Transmembrane protein 18 also known as TMEM18 is a protein which in humans is encoded by the TMEM18 gene.

Function 
TMEM18 seems to affect energy levels through insulin and glucagon signaling, and in flies, its downregulation induces a metabolic state resembling type-II diabetes

Overexpression of the TMEM18 protein increases the migration capacity of neural stem cells while inactivation of TMEM18 results in almost complete loss of migration activity.
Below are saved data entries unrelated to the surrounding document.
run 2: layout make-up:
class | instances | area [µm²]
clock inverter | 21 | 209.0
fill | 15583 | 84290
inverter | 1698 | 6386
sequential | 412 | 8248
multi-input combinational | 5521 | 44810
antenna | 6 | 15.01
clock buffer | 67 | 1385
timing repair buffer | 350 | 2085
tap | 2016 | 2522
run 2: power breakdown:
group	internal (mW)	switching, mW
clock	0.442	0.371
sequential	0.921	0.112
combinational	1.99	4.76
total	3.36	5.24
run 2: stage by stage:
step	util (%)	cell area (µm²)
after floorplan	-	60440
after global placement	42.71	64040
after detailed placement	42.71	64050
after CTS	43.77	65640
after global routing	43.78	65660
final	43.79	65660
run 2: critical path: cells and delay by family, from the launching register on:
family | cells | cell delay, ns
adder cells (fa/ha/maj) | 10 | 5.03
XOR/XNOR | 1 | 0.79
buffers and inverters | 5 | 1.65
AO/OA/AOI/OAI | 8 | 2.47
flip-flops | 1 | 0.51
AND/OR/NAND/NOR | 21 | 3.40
==> src/rtl/nibble_seq_adder.sv <==
// Multi-cycle unsigned adder built around a single 4-bit full adder.
// Wide operands are latched on the accepting edge and then added one
// nibble per clock, LSB nibble first. The carry is registered between
// nibbles. {cout,sum} = a + b + cin once done pulses.

module fa4 (
  input  logic [3:0] a,
  input  logic [3:0] b,
  input  logic       ci,
  output logic [3:0] y,
  output logic       co
);

  assign {co, y} = {1'b0, a} + {1'b0, b} + {4'b0000, ci};

endmodule

// state | meaning
// ------+-------------------------------------------------------------
// IDLE  | waiting for start; sum/cout hold the last result
// ADD   | one nibble per edge through fa4, idx selects the nibble
// DONE  | final sum/cout valid, done pulses, returns to IDLE next edge
module nibble_seq_adder #(
  parameter  int NIBBLES = 4,
  localparam int W       = 4 * NIBBLES
) (
  input  logic         clk,
  input  logic         reset,
  input  logic         start,
  input  logic [W-1:0] a,
  input  logic [W-1:0] b,
  input  logic         cin,
  output logic         busy,
  output logic         done,
  output logic [W-1:0] sum,
  output logic         cout
);

  localparam int IDX_W = (NIBBLES > 1) ? $clog2(NIBBLES) : 1;

  localparam logic [1:0] S_IDLE = 2'd0;
  localparam logic [1:0] S_ADD  = 2'd1;
  localparam logic [1:0] S_DONE = 2'd2;

  logic [1:0]       state;
  logic [IDX_W-1:0] idx;
  logic [W-1:0]     op_a;
  logic [W-1:0]     op_b;
  logic             carry;

  logic [W-1:0]     a_shift;
  logic [W-1:0]     b_shift;
  logic [W-1:0]     lane_mask;
  logic [W-1:0]     lane_y;
  logic [3:0]       fa_a;
  logic [3:0]       fa_b;
  logic [3:0]       fa_y;
  logic             fa_co;
  logic             last;

  // Shifting by the bit offset keeps the nibble select and the result
  // write-back free of variable part-selects.
  assign a_shift   = op_a >> {idx, 2'b00};
  assign b_shift   = op_b >> {idx, 2'b00};
  assign fa_a      = a_shift[3:0];
  assign fa_b      = b_shift[3:0];
  assign lane_mask = W'(4'hF) << {idx, 2'b00};
  assign lane_y    = W'(fa_y) << {idx, 2'b00};
  assign last      = (idx == IDX_W'(NIBBLES - 1));

  fa4 u_fa4 (
    .a  (fa_a),
    .b  (fa_b),
    .ci (carry),
    .y  (fa_y),
    .co (fa_co)
  );

  assign busy = (state != S_IDLE);
  assign done = (state == S_DONE);

  // Sequencer and datapath registers; reset overrides everything.
  always_ff @(posedge clk) begin
    if (reset) begin
      state <= S_IDLE;
      idx   <= '0;
      carry <= 1'b0;
      op_a  <= '0;
      op_b  <= '0;
      sum   <= '0;
      cout  <= 1'b0;
    end else begin
      case (state)
        S_IDLE: begin
          if (start) begin
            state <= S_ADD;
            op_a  <= a;
            op_b  <= b;
            carry <= cin;
            idx   <= '0;
            sum   <= '0;
            cout  <= 1'b0;
          end
        end
        S_ADD: begin
          sum   <= (sum & ~lane_mask) | lane_y;
          carry <= fa_co;
          if (last) begin
            state <= S_DONE;
            cout  <= fa_co;
          end else begin
            idx <= idx + IDX_W'(1);
          end
        end
        S_DONE: begin
          state <= S_IDLE;
        end
        default: begin
          state <= S_IDLE;
        end
      endcase
    end
  end

endmodule

==> config.mk <==
export PLATFORM = sky130hd
export DESIGN_NAME = nibble_seq_adder
export DESIGN_NICKNAME = d
export VERILOG_FILES = /design/src/rtl/nibble_seq_adder.sv
export SDC_FILE = /design/constraint.sdc
export NUM_CORES = 1
export LEC_CHECK = 0
export ABC_AREA = 1
export CELL_PAD_IN_SITES_DETAIL_PLACEMENT = 1
export CELL_PAD_IN_SITES_GLOBAL_PLACEMENT = 2
export CORE_MARGIN = 5
export CORE_UTILIZATION = 35
export DETAILED_ROUTE_END_ITERATION = 8
export DONT_BUFFER_PORTS = 1
export PLACE_DENSITY = 0.89
export SLEW_MARGIN = 30
export SYNTH_ARGS = -nofsm -noshare
export SYNTH_HDL_FRONTEND = slang
export SYNTH_HIERARCHICAL = 1
export SYNTH_SLANG_ARGS = --single-unit
==> constraint.sdc <==
create_clock -name clk -period 2.7 [get_ports clk]
set_input_delay 0.405 -clock clk [delete_from_list [all_inputs] [get_ports clk]]
set_output_delay 0.405 -clock clk [all_outputs]
set_load 0.1 [all_outputs]
==> impl_results.md, run 1 <==
* Synth unique cells at 28
* Die area at 9611 sq um
* Core area at ~7600 sq um
* Post-CTS setup buffer count at 0
* Post-synthesis adder-cell area fraction at 0.04705
* I/O Buffers at 0
* Crit path max fanout at 25
* CP Data Required Time at a little under 3 ns
* Max stage delay on crit path at 0.43 ns
* Reg2Reg Depth at 11
* Clock transition at the registers of the reported paths at 0.10 ns
* Post-Synthesis Cells at 380
* First-pass GRT wire length at 11410 um
* RSZ-0062 raised after global routing: no
* Status: complete, no violations
* Routed WL at 6850 um
* Root Driver: clkbuf_8
* Synth top area share at 0.3985
* Post-synth top area cell: dfxtp_1
* CP max stage cell: fa_1
* Slew HR at 0.3228
* Row count at 32
* FF-to-FF Start: idx[0]
* Initial antenna violation count at 0
* Hpwl dp at slightly above 5000 um
* Final Hold Fails at 0
* Crit. End Element: flop
* Hold Path Depth at 1
* H-tree depth at 2
* Synth Net Count at 425
* Clock buffer depth at 2
* Startpoint Class: flop
* Count leader, synth: nor2_1
* RR Endpoint: sum[14]
* Post-synth ARST share at 0
* Number of CTS-inserted buffers at 5
* Setup TNS Final at 0 ns
* Num ports at 55
* Power density cells at 650.1 nW/um^2
* Main synth FF type: dfxtp_1
* Share of cells above drive strength 1 at 0.1227
* Total power at 0.001885 W
* Global-route usage over all layers at 0.1436
* Kind of critical path: flop to flop
* Starting Density at 0.3547
* Final Max Slew Viols at 0
* Drt first pass iters at 4
* Fmax at 413.0 MHz
* WHS Endpoint: sum[13]
* FF+latch count, synth at 54
* Worst Skew at 0.01282 ns
* TritonCTS clock tree: built
* Clk Latency, worst-skew pair at 0.32 ns
* Final Cycle Share at 0.8968
* Area growth syn-to-layout at 6.919%
* Maximum number of pins on one net before global-route repair at 36
* Vias after detailed routing at roughly 2.4k
* WL/cell at 14.12 um
* Vias in the first global route at about 2.4k
* Worst vdd ir at 0.2086 mV
* Slew at the pin with the worst max-slew slack at 1.014 ns
* R2r setup slk at 0.28 ns
* Worst hold-check path type: primary input to flop
* Register area share after synthesis at 0.3985
* Leak at 1.216 nW
* Routed vias/inst at roughly 5
* XOR/XNOR share of the synthesized area at 0.003229
* Synth area leaders: dfxtp_1 (40%), nor2_1 (12%), nand2_1 (11%)
* Setup violations, final at 0
* Yosys warns at 6
* Compound-Gate Fraction of Synth Area at 0.1711
* Nets at roughly 430
* Multiplexer area fraction after synthesis at 0
* Worst EP arrival at ~2.7 ns
* Die H at a little under 100 um
* Initial DRC Count at 89
* Post-synth EDFFs at 0
* Die width at 98.04 um
* MaxCap Viol Count at 0
* # diodes at 0
* Final GP Congestion at 0.7572
* DRC at 0
* Largest family of logic cells by synthesized area: simple AND/OR/NAND/NOR gates
* Antenna viol nets, final at 0
* # clock sinks at 54
* Synth Area in Simple Gates at 0.2906
* Crit-path cells: buf_4, o21ai_0, o22ai_1, fa_1, inv_1, fa_1, xnor2_2, nand3_1, nand2_1, nand2_1, a21oi_2
* Mean area per synthesized cell at 7.138 sq um
* Dpl ws at 0.1744 ns
* Post-Syn Area at 2713 sq um
* Period minus WS final at 2.421 ns
* Worst Slack Setup Final at roughly 0.28 ns
* Most instantiated cells after synthesis: nor2_1 (90), nand2_1 (76), dfxtp_1 (54)
* Total grt overflow at 0
* Hold Startpoint: reset
[timing repair]
item,4_1_cts,5_1_grt
setup endpoints to repair,0,4
hold buffers,0,0
resized for setup,0,1
[worst max path at each step]
| stage | start | end | slack, ns |
|---|---|---|---|
| 2_1_floorplan | idx[1] | sum[5] | 0.33 |
| 3_3_place_gp | idx[0] | sum[6] | 0.31 |
| 3_5_place_dp | idx[0] | sum[10] | 0.17 |
| 4_1_cts | idx[0] | sum[6] | 0.14 |
| 5_1_grt | idx[0] | sum[10] | 0.07 |
| 6_report | idx[0] | sum[14] | 0.28 |
[state kept, by name, summed over array words and instances, names as in the netlist]
register	count
op_a	16
op_b	16
sum	16
idx	2
state	2
carry	1
cout	1
[placed cells by master, fill, tap and decap left out, types with 2 or more instances in the layout]
cell type / netlist / final
a21oi_2: 10 / 10
a21oi_1: 10 / 10
nor2_4: 2 / 2
dfxtp_1: 54 / 53
fa_1: 2 / 2
buf_4: 3 / 16
inv_1: 15 / 15
ha_1: 7 / 7
nand2_2: 2 / 2
inv_2: 3 / 3
nor2_1: 90 / 89
clkbuf_8: 0 / 5
o21ai_1: 8 / 8
nand2_1: 76 / 76
o22ai_1: 8 / 8
nand3_1: 21 / 21
o21ai_0: 44 / 44
[routing by layer]
| layer | global-route usage | part of all wire |
|---|---|---|
| met5 | 0 | 0 |
| met4 | 0.03834 | 0.0080 |
| met3 | 0.03714 | 0.037 |
| met2 | 0.2387 | 0.47 |
| met1 | 0.1850 | 0.48 |
[kinds of logic (layout without fill, tap and decap cells)]
family,Yosys count,in the layout
buffers and inverters,41,44
and+or+nand+nor,194,194
xor gates and xnor gates,1,1
adders and majority gates,9,9
DFF,54,54
AOI/OAI and AO/OA,81,81
[final cells by class]
| type | instances | area (sq um) |
|---|---|---|
| clock inverter | 3 | 25.02 |
| timing repair buffer | 16 | 120.1 |
| tap | 102 | 127.6 |
| fill | 982 | 4747 |
| clock buffer | 5 | 68.82 |
| multi-input combinational | 285 | 1399 |
| inverter | 20 | 77.57 |
| sequential | 54 | 1082 |
[critical path, delay by kind of cell, from the launching register on]
kind,cells,cell delay (ns)
AOI/OAI and AO/OA,3,0.49
xor gates and xnor gates,1,0.23
adders and majority gates,2,0.70
buffers and inverters,2,0.35
DFF,1,0.36
and+or+nand+nor,3,0.23
[through the flow]
stage               std cells  hold WS (ns)  cell area [sq um]  utilization
finish                    485        0.1410               2900       0.3793
global route              485        0.1093               2900       0.3793
CTS                       485        0.1256               2892       0.3781
detailed placement        477        0.4735               2798       0.3658
global placement          477        0.4677               2798       0.3658
floorplan                 380        0.4488               2713            -
[power breakdown]
| part | total (W) | internal [W] | switching [W] |
|---|---|---|---|
| registers | 0.000918 | 0.000852 | 0.0000662 |
| clock network | 0.000476 | 0.000188 | 0.000288 |
| logic | 0.000491 | 0.000154 | 0.000337 |
| total | 0.00189 | 0.00119 | 0.000692 |
No activity file was read; power rests on OpenSTA's default activity.
==> inputs of run 2 (changes only) <==
PLACE_DENSITY = default   (was 0.89)
PLACE_DENSITY_LB_ADDON = 0.1   (was default)
SKIP_CTS_REPAIR_TIMING = 1   (was default)
==> run 2 against run 1 <==
- final cell count grew 0.21%
- combinational power grew 3%
- non-clock buffer count grew 1
- clock skew shrank 0.0062 ns
- global-route usage grew 0.95 points
- sequential share of layout area shrank 0.33 points
- critical path type unchanged
- largest power group unchanged
==> impl_results.md, run 2 (synthesis results as in run 1) <==
* Status: complete, no violations
* Final Cycle Share at 0.8881 (-0.008717)
* Routed WL at 7125 um (+4.0%)
* Num ports at 55 (unchanged)
* RR Endpoint: sum[9]
* Crit-path cells: buf_4, o21ai_0, o22ai_1, fa_1, inv_1, fa_1, inv_1, nand3_1, nand2_1, nand2_1, a21oi_1
* Hold Startpoint: reset
* I/O Buffers at 0 (unchanged)
* Core area at 7647 sq um (unchanged)
* Total power at 0.001962 W (+4.1%)
* Area growth syn-to-layout at 7.749%
* WHS Endpoint: sum[4]
* WL/cell at 14.66 um (+3.8%)
* Clock transition at the registers of the reported paths at 0.10 ns (about the same)
* Crit path max fanout at 25 (unchanged)
* Crit. End Element: flop
* Routed vias/inst at 4.901 (-0.75%)
* RSZ-0062 raised after global routing: no
* Die area at 9611 sq um (unchanged)
* Total grt overflow at 0 (unchanged)
* DRC at 0 (unchanged)
* Reg2Reg Depth at 11 (unchanged)
* Setup violations, final at 0 (unchanged)
* Setup TNS Final at 0 ns (unchanged)
* Sequential share of power at 0.462 (-0.025)
* Nets at 428 (+0.23%)
* CP startpoint: idx[0]
* Row count at 32 (unchanged)
* # diodes at 0 (unchanged)
* Antenna viol nets, final at 0 (unchanged)
* Kind of critical path: flop to flop
* Die width at 98.04 um (unchanged)
* Power Internal at 0.001285 W (+7.7%)
* Max stage delay on crit path at 0.47 ns (+0.04 ns)
* CP max stage cell: fa_1
* Fmax at 417.0 MHz (+0.98%)
* MaxCap Viol Count at 0 (unchanged)
* Switch Pwr at 0.0006767 W (-2.2%)
* Clk Latency, worst-skew pair at 0.31 ns (about the same)
* Top delay family on crit path: adder cells
* Hold Slack at 0.1510 ns (+0.01008 ns)
* H-tree depth at 2 (unchanged)
* Vias after detailed routing at 2382 (-0.54%)
* Fillers at 996 (+1.4%)
* Starting Density at 0.3547 (unchanged)
* First-pass GRT wire length at 11970 um (+4.9%)
* Final Max Slew Viols at 0 (unchanged)
* Hpwl dp at 5190 um (+2.3%)
* FF-to-FF Start: idx[0]
* Drt first pass iters at 3 (-1)
* Net Sw Frac at 0.3449 (-0.02200)
* Clock Power Share at 0.280 (+0.027)
* Initial antenna violation count at 0 (unchanged)
* Die H at 98.04 um (unchanged)
* # clock sinks at 54 (unchanged)
* Hold Path Depth at 1 (unchanged)
* Worst hold-check path type: primary input to flop
* Slew HR at 0.3175 (-0.005312)
* Worst Skew at 0.006585 ns (-0.006230 ns)
* R2r setup slk at 0.30 ns (+0.02 ns)
* CP Data Required Time at 2.94 ns (-0.02 ns)
* Startpoint Class: flop
* Worst vdd ir at 0.2251 mV (+7.9%)
* CP Buf/Inv Count at 3 (+1)
* Slew at the pin with the worst max-slew slack at 1.022 ns (+0.007956 ns)
* Vias in the first global route at 2407 (+0.50%)
* Most common cell after layout, fill and taps aside: nor2_1
* Leak at 1.227 nW (+0.95%)
* Global-route usage over all layers at 0.1531 (+0.009524)
* Maximum number of pins on one net before global-route repair at 36 (unchanged)
* TritonCTS clock tree: built
* Final Hold Fails at 0 (unchanged)
* Most frequent cells in the layout: nor2_1 (89), nand2_1 (76), dfxtp_1 (54), o21ai_0 (44), nand3_1 (21)
* Top flop regs: op_a (16), op_b (16), sum (16)
* Root Driver: clkbuf_8
* Period minus WS final at 2.398 ns (-0.02354 ns)
* Final GP Congestion at 0.7433 (-1.8%)
* Share of cells above drive strength 1 at 0.1198 (-0.002924)
* Clock buffer depth at 2 (unchanged)
* Number of CTS-inserted buffers at 5 (unchanged)
* Core Util, Final at 0.3822 (+0.002945)
* Worst EP arrival at 2.64 ns (-0.04 ns)
* Power density cells at 671.3 nW/um^2 (+3.3%)
* Comb power frac at 0.257 (-0.004)
* Initial DRC Count at 40 (-55%)
run 2: changes by cell type in the layout (fill, tap and decap cells not counted):
cell and delta:
clkinv_4 -1, clkbuf_1 +1, dfxtp_2 -1, dfxtp_1 +1
bufinv_16 +1, buf_4 +1, inv_6 -1
run 2: power groups by stage:
stage / sequential, W / clock (W) / combinational, W
after CTS: 0.000909 / 0.000576 / 0.000509
after floorplan: 0.000980 / 0 / 0.000354
after global placement: 0.000927 / 0 / 0.000497
after global routing: 0.000915 / 0.000601 / 0.000576
after detailed placement: 0.000927 / 0 / 0.000509
final: 0.000907 / 0.000550 / 0.000505
run 2: per-stage QoR:
| stage | cell area, sq um | std cells | worst slack [ns] |
|---|---|---|---|
| 6_report | 2923 | 486 | 0.3022 |
| 4_1_cts | 2915 | 486 | 0.2184 |
| 3_5_place_dp | 2805 | 478 | 0.2554 |
| 3_3_place_gp | 2805 | 478 | 0.3172 |
| 5_1_grt | 2923 | 486 | 0.01081 |
| 2_1_floorplan | 2713 | 380 | 0.3350 |
run 2: worst max-delay path by stage:
| stage | depth (start not counted) | to | slack (ns) |
|---|---|---|---|
| floorplan | 13 | sum[5] | 0.33 |
| global placement | 11 | sum[2] | 0.32 |
| global route | 10 | cout | 0.01 |
| CTS | 11 | sum[2] | 0.22 |
| detailed placement | 11 | sum[2] | 0.26 |
| finish | 11 | sum[9] | 0.30 |
run 2: layer usage:
layer | track usage | share of wire | vias to the layer above | wire, um
met3 | 0.02857 | 0.032 | 5 | 229
met5 | 0 | 0 | - | 0
met2 | 0.2644 | 0.50 | 35 | 3567
li1 | - | - | 1229 | -
met1 | 0.1955 | 0.46 | 1113 | 3251
met4 | 0.04153 | 0.011 | 0 | 77
run 2: layout make-up:
| type | count | area (sq um) | share of cell area |
|---|---|---|---|
| clock buffers | 6 | 72.57 | 0.02483 |
| clock inverters | 2 | 37.54 | 0.01284 |
| multi-input cells | 285 | 1399 | 0.4786 |
| well taps | 102 | 127.6 | 0.04366 |
| repair buffers | 17 | 127.6 | 0.04366 |
| flip-flops and latches | 54 | 1081 | 0.3699 |
| inverters | 20 | 77.57 | 0.02654 |
==> inputs of run 3 (changes only) <==
CORE_MARGIN = default   (was 5)
GPL_ROUTABILITY_DRIVEN = 0   (was default)
==> run 3 against run 2 <==
- sequential share of layout area about the same
- first-iteration DRC count rose by 10%
- final cell count unchanged
- design area is 0.13% lower
- clock power fell by 15%
- sequential cell count did not move
- clock skew is 0.0058 ns higher
- power shrank 4.1%
- via count down 0.25%
- critical path depth did not move
- utilization is 1.4 points higher
==> impl_results.md, run 3 (synthesis results as in run 1) <==
* CP max stage cell: fa_1
* Worst hold-check path type: primary input to flop
* Num ports at 55 (unchanged)
* Die H at 90.04 um (-8.2%)
* Setup violations, final at 0 (unchanged)
* Core Util, Final at 0.3961 (+0.01390)
* Worst EP arrival at 2.63 ns (about the same)
* H-tree depth at 2 (unchanged)
* Dpl ws at 0.2876 ns (+0.03222 ns)
* Most frequent cells in the layout: nor2_1 (89), nand2_1 (76), dfxtp_1 (54), o21ai_0 (44), nand3_1 (21)
* Antenna viol nets, final at 0 (unchanged)
* # diodes at 0 (unchanged)
* Clk Latency, worst-skew pair at 0.32 ns (about the same)
* Maximum number of pins on one net before global-route repair at 36 (unchanged)
* Area of the multi-input gates at 1399 sq um (unchanged)
* Row count at 31 (-3.1%)
* # clock sinks at 54 (unchanged)
* Number of CTS-inserted buffers at 5 (unchanged)
* Fillers at 959 (-3.7%)
* Final Hold Fails at 0 (unchanged)
* Slew HR at 0.3275 (+0.009919)
* Initial DRC Count at 44 (+10%)
* R2r setup slk at 0.32 ns (+0.02 ns)
* Reg2Reg Depth at 11 (unchanged)
* Share of cells above drive strength 1 at 0.1292 (+0.009407)
* RSZ-0062 raised after global routing: no
* Root Driver: clkbuf_8
* Total power at 0.001882 W (-4.1%)
* Routed WL at 6890 um (-3.3%)
* Clock transition at the registers of the reported paths at 0.10 ns (about the same)
* Die width at 90.04 um (-8.2%)
* Vias after detailed routing at 2376 (-0.25%)
* Worst Skew at 0.01242 ns (+0.005835 ns)
* CP Buf/Inv Count at 3 (unchanged)
* TritonCTS clock tree: built
* Top flop regs: op_a (16), op_b (16), sum (16)
* Status: complete, no violations
* Area growth syn-to-layout at 7.611%
* MaxCap Viol Count at 0 (unchanged)
* Crit. End Element: flop
* Vias in the first global route at 2419 (+0.50%)
* Period minus WS final at 2.382 ns (-0.01541 ns)
* Global-route usage over all layers at 0.1822 (+0.02912)
* Clock buffer depth at 2 (unchanged)
* Hpwl dp at 4940 um (-4.8%)
* Total grt overflow at 0 (unchanged)
* WL/cell at 14.18 um (-3.3%)
* Final Cycle Share at 0.8824 (-0.005708)
* DRC at 0 (unchanged)
* Worst Slack Setup Final at 0.3176 ns (+0.01541 ns)
* FF-to-FF Start: idx[0]
* Hold Slack at 0.1442 ns (-0.006823 ns)
* Stages on worst setup path at 11 (unchanged)
* Kind of critical path: flop to flop
* RR Endpoint: sum[9]
* Drt first pass iters at 4 (+1)
* Power density cells at 644.7 nW/um^2 (-4.0%)
* Crit-path cells: buf_4, o21ai_0, o22ai_1, fa_1, inv_1, fa_1, inv_1, nand3_1, nand2_1, nand2_1, a21oi_1
* Routed vias/inst at 4.889 (-0.25%)
* Starting Density at 0.3681 (+0.01337)
* First-pass GRT wire length at 11920 um (-0.40%)
* Nets at 431 (+0.70%)
* Crit path max fanout at 17 (-32%)
* Core area at 7370 sq um (-3.6%)
* Startpoint Class: flop
* Die area at 8106 sq um (-16%)
* Fmax at 419.7 MHz (+0.65%)
* CP Data Required Time at 2.94 ns (about the same)
* Setup TNS Final at 0 ns (unchanged)
* Leak at 1.239 nW (+0.96%)
* Initial antenna violation count at 0 (unchanged)
* Worst vdd ir at 0.2074 mV (-7.8%)
* CP startpoint: idx[0]
* Top delay family on crit path: adder cells
* Max stage delay on crit path at 0.48 ns (about the same)
* Most common cell after layout, fill and taps aside: nor2_1
* Register area at 1081 sq um (unchanged)
* Worst setup path end: sum[9]
* Final Max Slew Viols at 0 (unchanged)
* I/O Buffers at 0 (unchanged)
* Slew at the pin with the worst max-slew slack at 1.007 ns (-0.01486 ns)
[run 3: cell types whose count changed in the layout (fill, tap and decap cells not counted)]
cell	change
clkinv_2	+2
bufinv_16	-1
buf_4	+3
clkinvlp_4	-1
clkbuf_1	-1
inv_6	+1
[run 3: cell type report]
| class | count | area share |
|---|---|---|
| timing repair buffer | 20 | 0.05144 |
| clock buffer | 5 | 0.02357 |
| tap | 99 | 0.04243 |
| inverter | 20 | 0.02658 |
| sequential | 54 | 0.3703 |
| clock inverter | 3 | 0.006429 |
| multi-input combinational | 285 | 0.4792 |
[run 3: per-layer routing]
layer | up-vias | wire, um | GRT usage | part of all wire
li1 | 1235 | - | - | -
met3 | 6 | 194 | 0.03384 | 0.028
met1 | 1098 | 3287 | 0.2272 | 0.48
met4 | 0 | 77 | 0.05645 | 0.011
met2 | 37 | 3330 | 0.3168 | 0.48
met5 | - | 0 | 0 | 0
[run 3: how the worst min path moves through the flow]
stage / depth (start not counted) / start / endpoint / slack (ns)
2_1_floorplan: 2 / op_b[10] / op_b[10] / 0.45
3_3_place_gp: 2 / op_b[4] / op_b[4] / 0.46
3_5_place_dp: 2 / sum[12] / sum[12] / 0.47
4_1_cts: 1 / reset / sum[13] / 0.12
5_1_grt: 1 / reset / sum[14] / 0.11
6_report: 1 / reset / sum[1] / 0.14
[run 3: metrics by stage]
step                std cells  area, sq um
floorplan                 380         2713
global placement          478         2824
detailed placement        478         2824
CTS                       486         2912
global route              486         2919
finish                    486         2919
[run 3: report_power, final]
| part | switching (W) | internal (W) |
|---|---|---|
| Sequential | 0.0000632 | 0.000851 |
| Clock | 0.000283 | 0.000184 |
| Combinational | 0.000341 | 0.000160 |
The TMEM18 gene is ubiquitously expressed in both mammalian and fly tissues, which suggests a basic cellular function. In the mouse brain, it is found in the majority of all cells, but is more abundant in neurons than other cell types.

Clinical significance 
Genetic variants in the proximity of the TMEM18 gene are associated with obesity, insulin levels, and blood sugar levels

Evolutionary history
The TMEM18 gene  has a long evolutionary history as it is present in both plants and animals. The TMEM18 protein's amino acid sequence is well conserved, which suggests that it has retained its function since the divergence of human and plants. The gene seems to have been lost in two separate lineages, but is not found duplicated in any analyzed genomes. Hence, it is not essential for eukaryotic organisms, but there appears to be selection against multiple copies of the TMEM18 gene.